PRIMO NATALE

papangeloEcco, ci siamo. E’ passato un anno dal tuo ultimo Natale… ricordo che la mamma era preoccupata ma tu hai voluto venire ugualmente a festeggiare a casa nostra, insieme a tanti amici, parenti ed eri felice. Ti piaceva il Natale. Facevi sempre il presepe e l’albero e anche nella malattia non volevi privarti di questa magia.

Si, l’anno scorso eravamo anche tanti e sopratutto c’era il tuo adorato nipotino con cui hai giocato e ti sei divertito, con il cuore, in tutte le altre feste,  prima di iniziare la rapida discesa che ti ha allontanato da noi. Per sempre. Sono contento che ci sei stato, che ti sei divertito sfidando i dolori, la stanchezza…non so se sia stata una coincidenza ma mai come il tuo ultimo Natale siamo stati così vicini.

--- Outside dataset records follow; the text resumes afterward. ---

### src/rtl/adc_capture_ctrl.sv
// Serial-ADC front end: generates adc_clk/adc_conv, shifts in a frame, extracts a
// sample field, decimates, applies a level/edge trigger and hands samples over valid/ready.
module adc_capture_ctrl #(
  parameter int CLK_DIV    = 64,
  parameter int FRAME_BITS = 16,
  parameter int MSB_POS    = 13,
  parameter int SAMPLE_W   = 8,
  parameter int CONV_IDLE  = 3,
  parameter int DEC_W      = 8
) (
  input  logic                osc_clk,
  input  logic                reset,
  input  logic                enable,
  input  logic                clear,
  input  logic [1:0]          trig_mode,
  input  logic [SAMPLE_W-1:0] trig_level,
  input  logic [DEC_W-1:0]    decim,
  input  logic                adc_data,
  output logic                adc_clk,
  output logic                adc_conv,
  output logic [SAMPLE_W-1:0] sample_data,
  output logic                sample_valid,
  input  logic                sample_ready,
  output logic                armed,
  output logic                triggered,
  output logic                overrun
);

  localparam int HALF    = CLK_DIV / 2;
  localparam int DIV_W   = (HALF > 2) ? $clog2(HALF) : 1;
  localparam int CNT_MAX = (FRAME_BITS > CONV_IDLE) ? FRAME_BITS : CONV_IDLE;
  localparam int CNT_W   = $clog2(CNT_MAX + 1);

  typedef enum logic [1:0] {S_IDLE, S_CONV, S_SHIFT, S_DONE} state_t;

  state_t                state, state_nxt;
  logic [DIV_W-1:0]      div_cnt;
  logic [CNT_W-1:0]      bit_cnt;
  logic [DEC_W-1:0]      dec_cnt;
  logic                  rise_stb;
  logic [FRAME_BITS-1:0] frame_p0;
  logic [SAMPLE_W-1:0]   cur_p0;
  logic                  done_p0, keep_p0, fire_p0, pass_p0;
  logic [SAMPLE_W-1:0]   prev_sample;
  logic                  prev_valid;
  logic [SAMPLE_W-1:0]   sample_p1;
  logic                  vld_p1;
  logic                  load_ok;

  always_ff @(posedge osc_clk or posedge reset) begin
    if (reset) begin
      div_cnt <= '0;
      adc_clk <= 1'b0;
    end else if (!enable) begin
      div_cnt <= '0;
      adc_clk <= 1'b0;
    end else if (div_cnt == DIV_W'(HALF - 1)) begin
      div_cnt <= '0;
      adc_clk <= ~adc_clk;
    end else begin
      div_cnt <= div_cnt + DIV_W'(1);
    end
  end

  assign rise_stb = enable && !adc_clk && (div_cnt == DIV_W'(HALF - 1));

  always_ff @(posedge osc_clk or posedge reset) begin
    if (reset) state <= S_IDLE;
    else       state <= state_nxt;
  end

  always_comb begin
    state_nxt = state;
    if (!enable) begin
      state_nxt = S_IDLE;
    end else begin
      case (state)
        S_IDLE:  state_nxt = S_CONV;
        S_CONV:  if (rise_stb && bit_cnt == CNT_W'(CONV_IDLE - 1)) state_nxt = S_SHIFT;
        S_SHIFT: if (rise_stb && bit_cnt == CNT_W'(FRAME_BITS - 1)) state_nxt = S_DONE;
        default: state_nxt = S_CONV;
      endcase
    end
  end

  always_comb begin
    adc_conv = (state != S_SHIFT);
    done_p0  = enable && (state == S_DONE);
    armed    = enable && (state != S_IDLE) && !triggered;
  end

  // Counts CONV periods, then frame bits; restarts on every state change.
  always_ff @(posedge osc_clk or posedge reset) begin
    if (reset)                                begin bit_cnt <= '0; end
    else if (!enable || state_nxt != state)   begin bit_cnt <= '0; end
    else if (rise_stb && (state == S_CONV || state == S_SHIFT)) begin
      bit_cnt <= bit_cnt + CNT_W'(1);
    end
  end

  always_ff @(posedge osc_clk) begin
    if (state == S_SHIFT && rise_stb) frame_p0 <= {frame_p0[FRAME_BITS-2:0], adc_data};
  end

  // ---- p0: frame complete, extract / decimate / trigger ----
  assign cur_p0  = frame_p0[MSB_POS -: SAMPLE_W];
  assign keep_p0 = done_p0 && (dec_cnt == '0);

  always_ff @(posedge osc_clk or posedge reset) begin
    if (reset)        dec_cnt <= '0;
    else if (done_p0) dec_cnt <= keep_p0 ? decim : dec_cnt - DEC_W'(1);
  end

  always_comb begin
    case (trig_mode)
      2'b01:   fire_p0 = prev_valid && (prev_sample <  trig_level) && (cur_p0 >= trig_level);
      2'b10:   fire_p0 = prev_valid && (prev_sample >= trig_level) && (cur_p0 <  trig_level);
      default: fire_p0 = 1'b1;
    endcase
  end

  assign pass_p0 = keep_p0 && !clear && (triggered || fire_p0);

  always_ff @(posedge osc_clk or posedge reset) begin
    if (reset) begin
      triggered  <= 1'b0;
      prev_valid <= 1'b0;
    end else if (!enable || clear) begin
      triggered  <= 1'b0;
      prev_valid <= 1'b0;
    end else if (keep_p0) begin
      prev_valid <= 1'b1;
      if (fire_p0) triggered <= 1'b1;
    end
  end

  always_ff @(posedge osc_clk) begin
    if (keep_p0) prev_sample <= cur_p0;
  end

  // ---- p1: single-entry output register ----
  assign load_ok = !vld_p1 || sample_ready;

  always_ff @(posedge osc_clk or posedge reset) begin
    if (reset) begin
      sample_p1 <= '0;
      vld_p1    <= 1'b0;
      overrun   <= 1'b0;
    end else begin
      if (pass_p0 && load_ok) begin
        sample_p1 <= cur_p0;
        vld_p1    <= 1'b1;
      end else if (vld_p1 && sample_ready) begin
        vld_p1    <= 1'b0;
      end
      if (clear)                    overrun <= 1'b0;
      else if (pass_p0 && !load_ok) overrun <= 1'b1;
    end
  end

  assign sample_data  = sample_p1;
  assign sample_valid = vld_p1;

endmodule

Ora sei lassù e mi manchi. Le feste si sa, portano gioia ma anche la malinconia di pensare che le abbiamo passate sempre insieme e che questo sarà il primo dei tanti Natale, Capodanno, compleanni, Pasqua…senza la tua presenza, il tuo sorriso, la tua vitalità che però, lo so, sarà presente nel cielo da dove avrai sicuramente preparato tante altre albe e tramonti, fiori e colori per ricordare a noi che siamo qui, che la vita non finisce, ma sa elevarsi a qualcosa di inspiegabile ma non per questo meno fantastica.

Anche se, come tanti figli nel pomeriggio della vita, non ho mai saputo dimostrarlo, ti voglio bene, papà.

Te ne vorrò sempre, buon Natale anche a te.